**** ENTRIES PROVIDED

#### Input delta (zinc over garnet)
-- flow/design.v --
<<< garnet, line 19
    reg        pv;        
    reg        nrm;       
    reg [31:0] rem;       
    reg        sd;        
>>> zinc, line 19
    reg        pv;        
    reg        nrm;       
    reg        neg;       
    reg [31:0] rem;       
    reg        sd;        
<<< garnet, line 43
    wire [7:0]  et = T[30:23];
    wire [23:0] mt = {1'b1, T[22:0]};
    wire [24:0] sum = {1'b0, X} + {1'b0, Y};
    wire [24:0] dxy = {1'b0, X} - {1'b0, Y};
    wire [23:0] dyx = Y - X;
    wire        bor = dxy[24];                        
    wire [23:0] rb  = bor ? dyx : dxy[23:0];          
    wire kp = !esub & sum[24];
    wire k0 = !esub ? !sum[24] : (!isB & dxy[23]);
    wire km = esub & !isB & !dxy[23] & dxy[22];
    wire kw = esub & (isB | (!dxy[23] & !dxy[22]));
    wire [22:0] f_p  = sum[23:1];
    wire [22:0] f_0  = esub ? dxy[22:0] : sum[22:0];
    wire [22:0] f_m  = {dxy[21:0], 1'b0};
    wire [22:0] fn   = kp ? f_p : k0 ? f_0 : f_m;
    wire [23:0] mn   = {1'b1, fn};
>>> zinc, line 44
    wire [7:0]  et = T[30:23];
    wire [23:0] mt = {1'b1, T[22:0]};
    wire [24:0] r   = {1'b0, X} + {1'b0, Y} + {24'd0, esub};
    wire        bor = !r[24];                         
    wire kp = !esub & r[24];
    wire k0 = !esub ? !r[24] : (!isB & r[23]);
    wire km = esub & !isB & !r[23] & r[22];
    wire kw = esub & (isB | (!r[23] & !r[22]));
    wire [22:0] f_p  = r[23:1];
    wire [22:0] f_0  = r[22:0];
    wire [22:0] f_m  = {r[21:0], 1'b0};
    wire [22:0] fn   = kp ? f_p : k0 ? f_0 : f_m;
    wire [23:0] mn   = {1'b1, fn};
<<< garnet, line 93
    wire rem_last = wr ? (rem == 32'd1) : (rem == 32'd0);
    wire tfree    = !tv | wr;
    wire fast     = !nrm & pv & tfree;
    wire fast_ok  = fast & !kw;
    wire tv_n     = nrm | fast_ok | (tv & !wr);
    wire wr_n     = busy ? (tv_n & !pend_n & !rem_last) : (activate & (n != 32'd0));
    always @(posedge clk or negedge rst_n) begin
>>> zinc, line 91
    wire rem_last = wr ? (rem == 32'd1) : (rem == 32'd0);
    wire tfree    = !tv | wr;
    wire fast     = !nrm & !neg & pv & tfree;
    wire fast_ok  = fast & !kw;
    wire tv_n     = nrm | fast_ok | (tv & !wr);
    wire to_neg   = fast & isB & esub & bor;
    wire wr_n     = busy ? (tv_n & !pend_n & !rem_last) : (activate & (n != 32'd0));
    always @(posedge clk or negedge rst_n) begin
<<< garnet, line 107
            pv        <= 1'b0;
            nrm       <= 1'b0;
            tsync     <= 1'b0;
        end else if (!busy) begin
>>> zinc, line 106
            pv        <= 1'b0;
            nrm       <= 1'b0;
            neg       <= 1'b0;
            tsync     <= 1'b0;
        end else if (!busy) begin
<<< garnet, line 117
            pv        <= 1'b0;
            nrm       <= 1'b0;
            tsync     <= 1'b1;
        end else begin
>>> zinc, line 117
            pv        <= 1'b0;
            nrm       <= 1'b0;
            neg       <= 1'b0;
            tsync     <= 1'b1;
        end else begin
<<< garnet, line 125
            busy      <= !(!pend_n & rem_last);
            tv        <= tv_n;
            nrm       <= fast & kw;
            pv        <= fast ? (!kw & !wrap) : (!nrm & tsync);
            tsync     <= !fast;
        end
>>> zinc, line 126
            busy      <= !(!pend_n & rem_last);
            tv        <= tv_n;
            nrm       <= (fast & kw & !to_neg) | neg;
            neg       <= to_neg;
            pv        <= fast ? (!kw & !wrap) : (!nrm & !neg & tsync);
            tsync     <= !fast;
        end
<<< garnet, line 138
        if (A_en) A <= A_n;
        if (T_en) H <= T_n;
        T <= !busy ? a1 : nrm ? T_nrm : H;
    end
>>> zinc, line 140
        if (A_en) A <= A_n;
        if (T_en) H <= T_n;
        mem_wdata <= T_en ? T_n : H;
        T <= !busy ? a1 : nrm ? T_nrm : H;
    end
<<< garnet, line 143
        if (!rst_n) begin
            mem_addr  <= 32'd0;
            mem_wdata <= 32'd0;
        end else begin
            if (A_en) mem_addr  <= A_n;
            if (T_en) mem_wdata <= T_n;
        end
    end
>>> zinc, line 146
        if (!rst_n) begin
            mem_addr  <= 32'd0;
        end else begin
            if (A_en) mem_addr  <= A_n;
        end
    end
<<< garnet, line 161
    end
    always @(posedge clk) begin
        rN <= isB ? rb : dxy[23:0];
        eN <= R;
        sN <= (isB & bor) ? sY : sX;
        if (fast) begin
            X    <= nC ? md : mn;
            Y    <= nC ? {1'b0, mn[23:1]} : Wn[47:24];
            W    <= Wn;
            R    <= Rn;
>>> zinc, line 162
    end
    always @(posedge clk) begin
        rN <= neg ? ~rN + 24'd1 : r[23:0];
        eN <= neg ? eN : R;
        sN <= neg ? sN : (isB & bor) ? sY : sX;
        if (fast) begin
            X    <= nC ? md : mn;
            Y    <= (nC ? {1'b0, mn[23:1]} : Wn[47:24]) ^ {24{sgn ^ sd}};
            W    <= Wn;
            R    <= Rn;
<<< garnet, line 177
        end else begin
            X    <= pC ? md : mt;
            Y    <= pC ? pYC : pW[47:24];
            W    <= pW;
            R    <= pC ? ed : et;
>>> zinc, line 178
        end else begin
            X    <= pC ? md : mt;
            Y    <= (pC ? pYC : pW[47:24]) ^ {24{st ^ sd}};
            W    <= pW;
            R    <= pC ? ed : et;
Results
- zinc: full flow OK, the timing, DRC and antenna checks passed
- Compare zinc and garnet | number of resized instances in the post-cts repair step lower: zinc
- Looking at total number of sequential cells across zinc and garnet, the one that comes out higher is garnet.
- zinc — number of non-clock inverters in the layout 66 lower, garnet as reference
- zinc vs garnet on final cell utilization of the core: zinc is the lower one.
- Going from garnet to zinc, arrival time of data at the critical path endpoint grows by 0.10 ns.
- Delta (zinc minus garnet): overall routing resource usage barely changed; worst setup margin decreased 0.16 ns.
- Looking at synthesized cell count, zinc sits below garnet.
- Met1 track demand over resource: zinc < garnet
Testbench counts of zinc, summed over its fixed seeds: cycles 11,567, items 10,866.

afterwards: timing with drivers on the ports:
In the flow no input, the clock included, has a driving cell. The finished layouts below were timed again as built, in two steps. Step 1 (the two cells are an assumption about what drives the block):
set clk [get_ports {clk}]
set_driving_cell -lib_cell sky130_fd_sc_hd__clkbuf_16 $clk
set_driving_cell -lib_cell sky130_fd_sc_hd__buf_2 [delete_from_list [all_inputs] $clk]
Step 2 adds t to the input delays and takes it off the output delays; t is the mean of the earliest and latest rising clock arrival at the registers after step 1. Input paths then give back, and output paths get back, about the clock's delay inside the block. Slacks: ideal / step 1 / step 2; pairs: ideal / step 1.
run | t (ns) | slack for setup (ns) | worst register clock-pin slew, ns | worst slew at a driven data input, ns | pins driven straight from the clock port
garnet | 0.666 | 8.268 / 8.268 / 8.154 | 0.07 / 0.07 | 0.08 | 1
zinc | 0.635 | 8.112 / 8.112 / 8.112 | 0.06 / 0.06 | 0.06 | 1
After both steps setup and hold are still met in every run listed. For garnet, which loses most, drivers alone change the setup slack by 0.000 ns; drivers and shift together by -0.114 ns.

********

■ TASK PROMPT ■
Throughout the records above, find the lines in which the word "resource" appears and return them.

■ EXERCISE OUTPUT ■
- Delta (zinc minus garnet): overall routing resource usage barely changed; worst setup margin decreased 0.16 ns.
- Met1 track demand over resource: zinc < garnet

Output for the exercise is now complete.